Professora é arrastada ao tentar salvar carro

É a segunda vítima deste ano das enchentes no M'Boi Mirim; só sobrou lixo e lama na rua

Diego Zanchetta e Cristiane Bomfim, O Estado de S.Paulo

23 Dezembro 2010 | 00h00

As águas do Córrego Ponte Baixa, na zona sul da capital, subiram rápido. Em menos de duas horas, destruíram muros e invadiram casas. Arrastaram e mataram, na madrugada de ontem, a professora Michele Borges, de 28 anos. Ela é a segunda vítima das enchentes no local, na região de M"Boi Mirim, em menos de um ano. Em 23 de janeiro, a aposentada Beatriz Pires da Silva, de 69, afogou-se ao ter sua casa varrida pela chuva.

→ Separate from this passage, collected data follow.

[flow/run.sh]
#!/bin/bash
# the make line also repeats each setting of config.mk as NAME=value (left out here)
make -C /OpenROAD-flow-scripts/flow DESIGN_CONFIG=/design/flow/config.mk WORK_HOME=/design/flow/orfs CLKGATE_MAP_FILE= finish
[flow/config.mk]
export PLATFORM = sky130hd
export DESIGN_NAME = packet_parser
export DESIGN_NICKNAME = packet_parser
export VERILOG_FILES = /design/flow/design.v
export SDC_FILE = /design/flow/constraint.sdc
export NUM_CORES = 4
export LEC_CHECK = 0
export ABC_AREA = 0
export CAP_MARGIN = 20
export CELL_PAD_IN_SITES_GLOBAL_PLACEMENT = 0
export CORE_MARGIN = 2
export CORE_UTILIZATION = 70
export CTS_CLUSTER_DIAMETER = 162
export CTS_CLUSTER_SIZE = 15
export PLACE_DENSITY_LB_ADDON = 0.02
export SETUP_SLACK_MARGIN = 0.47
export SLEW_MARGIN = 35
export TNS_END_PERCENT = 5
[flow/constraint.sdc]
create_clock -name core_clock -period 7.44 [get_ports {clk}]
set_input_delay 1.4880 -clock core_clock [delete_from_list [all_inputs] [get_ports {clk}]]
set_output_delay 1.4880 -clock core_clock [all_outputs]
set_load 0.01 [all_outputs]
[flow/design.v]
module fifo #(parameter WIDTH = 592, DEPTH = 4) (
    input  logic                 clk,
    input  logic                 rst_n,
    input  logic                 pop,
    input  logic                 push,
    input  logic [WIDTH-1:0]     write_data,
    output logic [WIDTH-1:0]     read_data,
    output logic                 fifo_full,
    output logic                 fifo_empty
);
    logic [WIDTH-1:0] buffer [0:DEPTH-1];
    logic [$clog2(DEPTH)-1:0] read_pointer, write_pointer;
    logic [$clog2(DEPTH):0]   count;
    assign fifo_empty = (count == 0);
    assign fifo_full  = (count == DEPTH);
    assign read_data = buffer[read_pointer];
    always_ff @(posedge clk or negedge rst_n) begin
        if (!rst_n)
            count <= 0;
        else if (push && !fifo_full && !(pop && !fifo_empty))
            count <= count + 1;
        else if (pop && !fifo_empty && !(push && !fifo_full))
            count <= count - 1;
    end
    always_ff @(posedge clk or negedge rst_n) begin
        if (!rst_n) begin
            write_pointer <= 0;
            for (int k = 0; k < DEPTH; k++)
                buffer[k] <= 0;
        end 
        else if (push && !fifo_full) begin
            buffer[write_pointer] <= write_data;
            if (write_pointer == DEPTH-1)
                write_pointer <= 0;          
            else
                write_pointer <= write_pointer + 1;
        end
    end
    always_ff @(posedge clk or negedge rst_n) begin
        if (!rst_n) begin
            read_pointer <= 0;
        end
        else if (pop && !fifo_empty) begin
            if (read_pointer == DEPTH-1)
                read_pointer <= 0;           
            else
                read_pointer <= read_pointer + 1;
        end
    end
endmodule
module header_parser (
	input  logic         clk,
	input  logic         rst_n,
	input  logic         beat_valid,    
	input  logic [7:0]   beat_data,
	input  logic         beat_last,     
	output logic         meta_valid,    
	output logic [367:0] metadata
	);
localparam HDR_BYTES = 48;
logic [7:0]  hdr [0:HDR_BYTES-1];
logic [15:0] byte_cnt;                      
always_ff @(posedge clk or negedge rst_n) begin
	if (!rst_n) begin
		byte_cnt <= 0;
		for (int k = 0; k < HDR_BYTES; k++)
			hdr[k] <= 0;
	end
	else if (beat_valid) begin
		if (beat_last) begin
			byte_cnt <= 0;
			for (int k = 0; k < HDR_BYTES; k++)
				hdr[k] <= 0;
		end
		else begin
			for (int k = 0; k < HDR_BYTES; k++)
				if (byte_cnt == k)
					hdr[k] <= beat_data;
			if (byte_cnt != 16'hFFFF)
				byte_cnt <= byte_cnt + 1;
		end
	end
end
logic [7:0] h [0:HDR_BYTES-1];
genvar i;
generate
	for (i = 0; i < HDR_BYTES; i++) begin : BYPASS
		assign h[i] = (beat_valid && byte_cnt == i) ? beat_data : hdr[i];
	end
endgenerate
logic [47:0]  dest_mac, src_mac;
logic [15:0]  eth_type, total_length;
logic [3:0]   version, ihl;
logic [7:0]   protocol;
logic [31:0]  src_ip, dest_ip;
logic [111:0] payload;
logic [15:0]  pkt_bytes;
logic [15:0]  csum;
logic [15:0]  flags;
assign dest_mac     = {h[0], h[1], h[2], h[3], h[4], h[5]};
assign src_mac      = {h[6], h[7], h[8], h[9], h[10], h[11]};
assign eth_type     = {h[12], h[13]};
assign version      = h[14][7:4];
assign ihl          = h[14][3:0];
assign total_length = {h[16], h[17]};
assign protocol     = h[23];
assign src_ip       = {h[26], h[27], h[28], h[29]};
assign dest_ip      = {h[30], h[31], h[32], h[33]};
generate
	for (i = 0; i < 14; i++) begin : PAY
		assign payload[8*i +: 8] = h[34+i];
	end
endgenerate
assign pkt_bytes = (byte_cnt == 16'hFFFF) ? 16'hFFFF : byte_cnt + 16'd1;
logic [19:0] word_sum;
logic [16:0] fold1;
always_comb begin
	word_sum = 0;
	for (int w = 0; w < 10; w++)
		word_sum = word_sum + {4'b0, h[14+2*w], h[15+2*w]};
end
assign fold1 = {1'b0, word_sum[15:0]} + {13'b0, word_sum[19:16]};
assign csum  = fold1[15:0] + {15'b0, fold1[16]};
logic is_ipv4, is_ipv6, is_short, csum_ok, len_ok;
assign is_ipv4  = (eth_type == 16'h0800);
assign is_ipv6  = (eth_type == 16'h86DD);
assign is_short = (pkt_bytes < HDR_BYTES);
assign csum_ok  = is_ipv4 && (version == 4'd4) && (ihl == 4'd5) && (csum == 16'hFFFF);
assign len_ok   = is_ipv4 && ({1'b0, total_length} + 17'd14 == {1'b0, pkt_bytes});
assign flags    = {11'b0, len_ok, csum_ok, is_short, is_ipv6, is_ipv4};
assign meta_valid = beat_valid && beat_last;
assign metadata   = {flags, csum, pkt_bytes, payload, dest_ip, src_ip,
                     protocol, total_length, version, ihl, eth_type,
                     src_mac, dest_mac};
endmodule
module packet_parser (
	input  logic         clk,
	input  logic         rst_n,       
	input  logic         s_tvalid,
	input  logic [7:0]   s_tdata,
	input  logic         s_tlast,
	output logic         s_tready,
	output logic         m_tvalid,
	input  logic         m_tready,
	output logic [367:0] m_tdata
	);
localparam METADATA_WIDTH = 368;
logic                      fifo_full, fifo_empty;
logic                      push;
logic [METADATA_WIDTH-1:0] write_data;
assign s_tready = !fifo_full;
header_parser parser (
	.clk        (clk),
	.rst_n      (rst_n),
	.beat_valid (s_tvalid && s_tready),
	.beat_data  (s_tdata),
	.beat_last  (s_tlast),
	.meta_valid (push),
	.metadata   (write_data)
);
fifo #(.WIDTH(METADATA_WIDTH), .DEPTH(4)) meta_fifo (
	.clk        (clk),
	.rst_n      (rst_n),
	.pop        (m_tready),
	.push       (push),
	.write_data (write_data),
	.read_data  (m_tdata),
	.fifo_full  (fifo_full),
	.fifo_empty (fifo_empty)
);
assign m_tvalid = !fifo_empty;
endmodule
==> Changelog: implementation, run 1 <==
## Implementation

* H-tree depth at 4
* Fp_density at 70.6%
* Max FO, Critical Path at 4
* Hpwl dp at 160000 um
* Final non-filler cell total at 10500
* Syn Area/Cell at 10.1 um^2
* DRC Markers at 0
* Post-synth top area cell: dfrtp_1
* WL per Instance at 24.2 um
* Fill cell count at 7319
* Max Buffers Root-to-Sink at 3
* Pint at 15.7 mW
* Post-synth cell types at 85
* Cells in synth_stat.txt at 8375
* Ys async rst share at 100%
* Leak at 43.2 nW
* Critical Path Sink Type: flip-flop
* Stages on worst setup path at 51
* Antenna violations before repair at 7
* Total Routing Usage GR at 41.4%
* Chip area at 0.124 mm^2
* NetSw at 7.86 mW
* Worst hold slack at 0.480 ns
* Layout Check Failures: setup timing
* CP Launch Point: s_tvalid
* DR iter-0 viols at 8921
* Max_cap viols at 0
* Final setup viols at 68
* Top_reg_cell synth: dfrtp_1
* Number of synthesis warnings at 5
* Hold Path Depth at 2
* Critical Setup Path Class: primary input to flip-flop
* Status: finished with violations
* Sequential area share after synthesis at 54.2%
* CP Launch Type: primary input
* Placed cell area at 0.0934 mm^2
* Area leader share at 54.2%
* Final setup skew at 0.0522 ns
* Worst-margin pin slew at 1.00 ns
* Mapped Cells at 8375
* Simple-Gate Fraction of Synth Area at 9.40%
* Num CTS Buffers at 140
* Post-Place Cells at 10300
* Die outline height at 352 um
* CP Buf/Inv Count at 8
* Crit path to: meta_fifo.buffer[1][355]$_DFFE_PN0P_
* Site row count at 127
* Synth flops at 1835
* Overall routed net length at 255000 um
* Pwr per Cell Area at 241 mW/mm^2
* RSZ-0062 raised after global routing: true
* FF-to-FF Start: parser.byte_cnt[15]$_DFFE_PN0P_
* Hold Fails Final Rpt at 0
* Achievable Freq at 87.2 MHz
* Slowest stage delay, CP at 0.53 ns
* Combinational Power Share at 24.2%
* Mux share at 9.38%
* Vias in the first global route at 68100
* Die W at 352 um
* OpenROAD warning count at 99
* Design area at 0.0980 mm^2
* Top Consumer: sequential cells
* Clk pwr share at 29.6%
* Late-Pin Clk Latency at 0.79 ns
* CORE AREA at 0.120 mm^2
* Yosys adder share at 3.53%
* Post-Synth AOI/OAI Area at 17.3%
* EDFF count, synth at 0
* Reg-to-Reg End: meta_fifo.buffer[1][355]$_DFFE_PN0P_
* Vias/cell at 6.56
* Total number of vias at 69000
* Switching part of the total at 33.3%
* CP delay by family, top: simple AND/OR/NAND/NOR gates
* Worst IR drop on VDD at 280 uV
* Area fraction in xor and xnor cells at 0.900%
* CTS tree: yes
* RD Place Congestion at 0.959
* Count leader, synth: dfrtp_1
* Area Overhead vs Synth at 15.8%
* YS chip area at 0.0847 mm^2
* Main area contributors: dfrtp_1, mux2i_1, o21ai_0, nand2_1, a222oi_1
* Final period util at 154%
* Hold WC Path Type: flip-flop to flip-flop
* Min Tclk post-route at 11.47 ns
* CTS sink count at 1835
* Worst Path Required at 8.13 ns
* R2R setup slack at -4.03 ns
* Clock network power at 6.99 mW
* Final #Nets at 9075
* Mapped cell area at 0.0847 mm^2
* Reg2Reg Depth at 52
* Max stage delay cell, worst path: or4_4
* Root buffer cell: clkbuf_16
* Total power at 23.6 mW
* Min-Delay Endpoint: meta_fifo.buffer[1][246]$_DFFE_PN0P_
* Most frequent CP cell: a21o_1
* Grt total ovfl at 0
* Detail Route Antenna Nets at 0
* Crit path DAT at 12.16 ns
* Comb pwr at 5.71 mW
* Clock-pin slew on the worst setup and hold paths at 0.06 ns
* I/O pin total at 383
* Largest logic family: AND-OR/OR-AND gates
* Seq pwr share at 46.2%
* First-pass GRT wire length at 393000 um
* Synth cell count leaders: dfrtp_1, nand2_1, o21ai_0
* IO Port Bufs at 371
* PnR worst setup slack at -4.03 ns
* Pin count of the biggest net entering global routing at 234
* Flop+latch power at 10.9 mW
* Iteration count of the initial detailed-routing pass at 10
* Final Max Tran Viols at 0
* HP Start: meta_fifo.buffer[1][246]$_DFFE_PN0P_
* Slew HR at 32.8%
repair_timing:
action,in CTS,in global routing
pin swaps,41,49
setup buffers,19,16
endpoints found under the setup margin,68,68
hold buffers,0,0
resized,40,51
layout make-up:
cell class | instances | area (um^2) | area share (%)
diodes | 6 | 15.0 | 0.0153
clock buffers | 146 | 3650 | 3.73
clock inverters | 10 | 160 | 0.163
inverters | 522 | 1960 | 2.00
multi-input cells | 5370 | 35100 | 35.8
flip-flops and latches | 1835 | 45900 | 46.8
well taps | 1612 | 2020 | 2.06
repair buffers | 1024 | 9200 | 9.39
layer usage:
layer | track usage (%) | wire length [um] | up-vias | share of wire (%)
met1 | 57.3 | 97600 | 34400 | 38
met4 | 19.9 | 12700 | 4 | 5.0
met2 | 62.3 | 116000 | 3935 | 46
met5 | 0 | 24 | - | 0.0094
li1 | - | - | 30100 | -
met3 | 9.94 | 28500 | 669 | 11
per-stage QoR:
stage               setup TNS [ns]  util [%]  setup slack (ns)
floorplan                  -213.75         -             -4.30
global placement           -271.92      77.8             -5.12
detailed placement         -278.47      77.9             -5.25
CTS                        -188.19      81.3             -3.80
global route               -228.71      81.7             -4.43
finish                     -201.97      81.7             -4.03
==> inputs of run 2 (changes only) <==
- ABC_AREA: 0 -> default
- CELL_PAD_IN_SITES_GLOBAL_PLACEMENT: 0 -> default
- CTS_CLUSTER_DIAMETER: 162 -> default
- CTS_CLUSTER_SIZE: 15 -> 46
- HOLD_SLACK_MARGIN: default -> 0.3
- PLACE_DENSITY_LB_ADDON: 0.02 -> 0.0
- SETUP_SLACK_MARGIN: 0.47 -> 2.15
- SLEW_MARGIN: 35 -> 20
- TNS_END_PERCENT: 5 -> 15
- clock period: 7.44 -> 7.39 ns (I/O delays scaled with it)
==> run 2 against run 1 <==
The layout still fails its checks (setup timing). Final cell count rose by 1.7%. Clock-buffer cell count rose by 130. Die area did not move. Largest cell class unchanged.
==> Changelog: implementation, run 2 <==
## Implementation

* Status: finished with violations
* Layout Check Failures: setup timing
* FF-to-FF Start: parser.byte_cnt[8]$_DFFE_PN0P_
* Mapped Cells at 8375 (unchanged)
* Vias in the first global route at 69900 (+2.6%)
* Synth cell count leaders: dfrtp_1, nand2_1, o21ai_0
* Chip area at 0.124 mm^2 (unchanged)
* Worst Path Required at 8.11 ns (-0.02 ns)
* Total number of vias at 70500 (+2.2%)
* Crit path to: meta_fifo.buffer[3][355]$_DFFE_PN0P_
* I/O pin total at 383 (unchanged)
* First-pass GRT wire length at 407000 um (+3.6%)
* Mapped cell area at 0.0847 mm^2 (unchanged)
* Hold Path Depth at 2 (unchanged)
* CP Launch Type: flip-flop
* Site row count at 127 (unchanged)
* Hpwl dp at 160000 um (+0.31%)
* Worst-margin pin slew at 1.35 ns (+0.346 ns)
* Critical Path Sink Type: flip-flop
* Area leader share at 54.2% (unchanged)
* Hold Fails Final Rpt at 0 (unchanged)
* PnR worst setup slack at -4.22 ns (-0.189 ns)
* HP Start: meta_fifo.buffer[0][68]$_DFFE_PN0P_
* Clock-pin slew on the worst setup and hold paths at 0.06 ns (about the same)
* Min-Delay Endpoint: meta_fifo.buffer[0][68]$_DFFE_PN0P_
* Syn Area/Cell at 10.1 um^2 (unchanged)
* Antenna violations before repair at 12 (+5)
* Stages on worst setup path at 55 (+7.8%)
* CP Buf/Inv Count at 19 (+11)
* Clk pwr share at 34.8% (+5.2 points)
* Slowest stage delay, CP at 0.58 ns (+0.05 ns)
* H-tree depth at 4 (unchanged)
* Achievable Freq at 86.1 MHz
* Die outline height at 352 um (unchanged)
* Placed cell area at 0.0933 mm^2 (about the same)
* Grt total ovfl at 0 (unchanged)
* Main area contributors: dfrtp_1, mux2i_1, o21ai_0, nand2_1, a222oi_1
* Synth flops at 1835 (unchanged)
* Top Consumer: sequential cells
* Most frequent CP cell: buf_6
* Combinational Power Share at 23.5% (-0.7 points)
* Switching part of the total at 32.6% (-0.70 points)
* EDFF count, synth at 0 (unchanged)
* Max_cap viols at 0 (unchanged)
* Max FO, Critical Path at 4 (unchanged)
* YS chip area at 0.0847 mm^2 (unchanged)
* Final setup viols at 68 (unchanged)
* OpenROAD warning count at 119 (+20%)
* Max Buffers Root-to-Sink at 3 (unchanged)
* DR iter-0 viols at 10000 (+13%)
* CORE AREA at 0.120 mm^2 (unchanged)
* Overall routed net length at 266000 um (+4.4%)
* Area fraction in xor and xnor cells at 0.900% (unchanged)
* Pwr per Cell Area at 260 mW/mm^2 (+8.2%)
* Final #Nets at 9140 (+0.72%)
* Vias/cell at 6.59 (+0.44%)
* Post-synth top area cell: dfrtp_1
* Simple-Gate Fraction of Synth Area at 9.40% (unchanged)
* Count leader, synth: dfrtp_1
* Pin count of the biggest net entering global routing at 239 (+2.1%)
* Cells in synth_stat.txt at 8375 (unchanged)
* Clock network power at 9.19 mW (+31%)
* WL per Instance at 24.9 um (+2.6%)
* RSZ-0062 raised after global routing: true
* DRC Markers at 0 (unchanged)
* Max stage delay cell, worst path: fa_2
* RD Place Congestion at 0.975 (+1.7%)
* Post-Synth AOI/OAI Area at 17.3% (unchanged)
* Hold WC Path Type: flip-flop to flip-flop
* Design area at 0.101 mm^2 (+3.4%)
* Largest logic family: AND-OR/OR-AND gates
* Worst hold slack at 0.479 ns (-0.000580 ns)
* NetSw at 8.61 mW (+9.5%)
* Number of synthesis warnings at 5 (unchanged)
* Top_reg_cell synth: dfrtp_1
* IO Port Bufs at 371 (unchanged)
* Pint at 17.8 mW (+13%)
* Iteration count of the initial detailed-routing pass at 11 (+1)
* Total Routing Usage GR at 43.1% (+1.7 points)
* Crit path DAT at 12.33 ns (+0.17 ns)
* Min Tclk post-route at 11.61 ns
* CP Launch Point: parser.byte_cnt[8]$_DFFE_PN0P_
* Slew HR at 9.99% (-23 points)
* Final period util at 157% (+2.9 points)
* Die W at 352 um (unchanged)
* Post-placement setup slack at -5.42 ns (-0.166 ns)
* Num CTS Buffers at 181 (+29%)
* CTS sink count at 1835 (unchanged)
* Worst IR drop on VDD at 439 uV (+57%)
* Final Max Tran Viols at 0 (unchanged)
* Fp_density at 70.6% (unchanged)
* Ys async rst share at 100% (unchanged)
* Mux share at 9.38% (unchanged)
* Reg2Reg Depth at 55 (+5.8%)
* Leak at 45.2 nW (+4.6%)
* Seq pwr share at 41.7% (-4.5 points)
* Late-Pin Clk Latency at 0.83 ns (+0.04 ns)
* Fin util at 84.5% (+2.8 points)
* Reg-to-Reg End: meta_fifo.buffer[3][355]$_DFFE_PN0P_
* CP delay by family, top: simple AND/OR/NAND/NOR gates
* Final setup skew at 0.0293 ns (-0.0229 ns)
* Comb pwr at 6.21 mW (+8.8%)
* Area Overhead vs Synth at 19.7%
* Yosys adder share at 3.53% (unchanged)
* CTS tree: yes
* Detail Route Antenna Nets at 0 (unchanged)
* Post-synth cell types at 85 (unchanged)
* Sequential area share after synthesis at 54.2% (unchanged)
* R2R setup slack at -4.22 ns (-0.19 ns)
* Critical Setup Path Class: flip-flop to flip-flop
* Root buffer cell: clkbuf_16
* Flop+latch power at 11.0 mW (about the same)
## run 2: stage by stage
stage,cells,TNS [ns],power (mW)
floorplan,8385,-216.13,14.4
global placement,10300,-277.15,16.6
detailed placement,10300,-292.88,16.7
CTS,10700,-212.52,26.1
global route,10700,-245.45,27.1
finish,10700,-225.99,26.4
## run 2: what timing repair did
item,4_1_cts,5_1_grt
setup endpoints to repair,337,192
hold buffers,0,0
resized,478,288
pin swaps,69,43
setup buffers,47,13
## run 2: final cells by class
cell class / instances / area, um^2
antenna: 5 / 12.5
clock buffer: 276 / 5430
clock inverter: 39 / 442
fill: 6545 / 18600
inverter: 522 / 1960
multi-input combinational: 5370 / 36600
sequential: 1835 / 45900
tap: 1612 / 2020
timing repair buffer: 1048 / 9020
## run 2: routing by layer
metal | global-route usage (%) | part of all wire, % | up-vias
met5 | 0 | 0.030 | -
met3 | 10.9 | 12 | 873
met4 | 22.8 | 5.7 | 10
li1 | - | - | 30300
met2 | 64.8 | 45 | 4157
met1 | 58.4 | 37 | 35200
==> inputs of run 3 (changes only) <==
- HOLD_SLACK_MARGIN: 0.3 -> default
- TNS_END_PERCENT: 15 -> default
- clock period: 7.39 -> 8.8 ns (I/O delays scaled with it)
==> run 3 against run 2 <==
The layout still fails its checks (setup timing). Non-clock buffer count decreased by 77. Final cell count is 0.64% lower. Sequential power is about 20% lower. Routed wire length down 2.8%. Register-to-register slack improved by 1.6 ns. Clock skew increased by 0.013 ns. Combinational power down 23%. First-iteration DRC count decreased by 3.5%. Critical endpoint is now meta_fifo.buffer[2][355]$_DFFE_PN0P_. Largest cell class unchanged.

"Aqui sempre enche, mas a Prefeitura só aparece para limpar quando todos já perderam as coisas ou teve morte", lamenta a promotora de vendas Ivone Maria Ventura, de 27 anos. Ela perdeu tudo com a enchente.

A chuva começou por volta das 21h30. Ficou forte e antes da meia-noite já havia invadido a Rua Tomás do Vale, que margeia o córrego, e as Travessas Guilherme Valente, Lourenço Varela, Antônio Vaz, João da Veiga e Amaro Velho. Nos muros, a marca da água ultrapassa 1,60 metro.

A professora de Artes Michele viu pela janela do apartamento a água invadir o estacionamento do Condomínio Jardim das Américas. Desceu com pressa os seis andares do prédio, em que morava havia 20 anos com a mãe. Queria salvar o carro. "A mãe dela tentou impedir. Pediu para que ficasse e deixasse o carro porque a chuva estava forte. Mas não adiantou", conta a amiga Ilka Maria Ferreira, de 41 anos.

Enquanto tentava entrar no carro, um dos muros do condomínio cedeu, por causa da força das águas do córrego, que passa nos fundos. A água chegou com força e Michele não conseguiu se segurar. Foi levada pelas águas barrentas. "Um vizinho tentou ajudar, mas não conseguiu. O mais perto que ele chegou foi a 2 metros", diz a amiga.

Michele dava aulas para estudantes do ensino fundamental da rede estadual de ensino. Havia passado em um concurso para lecionar para o ensino médio. O carro tinha sido comprado este ano. "Hoje (ontem) era o último dia de aula. Faríamos uma festinha de confraternização na escola", lamenta Ilka que conheceu Michele na faculdade. "Era uma pessoa divertida e muito preocupada com a mãe e com o irmão. Fazia tudo por eles." O velório ocorreu na tarde de ontem no Cemitério de Santo Amaro, também na zona sul.

Fogo no que sobrou. Durante todo o dia de ontem, sobrava lama e lixo nas ruas e calçadas do M"Boi. Moradores atearam fogo ao que sobrou. "A Prefeitura não limpa (o córrego) e a população joga lixo. Todo ano é a mesma coisa e o nosso Natal acabou", disse a moradora Carla Alcântara Machado, de 30 anos.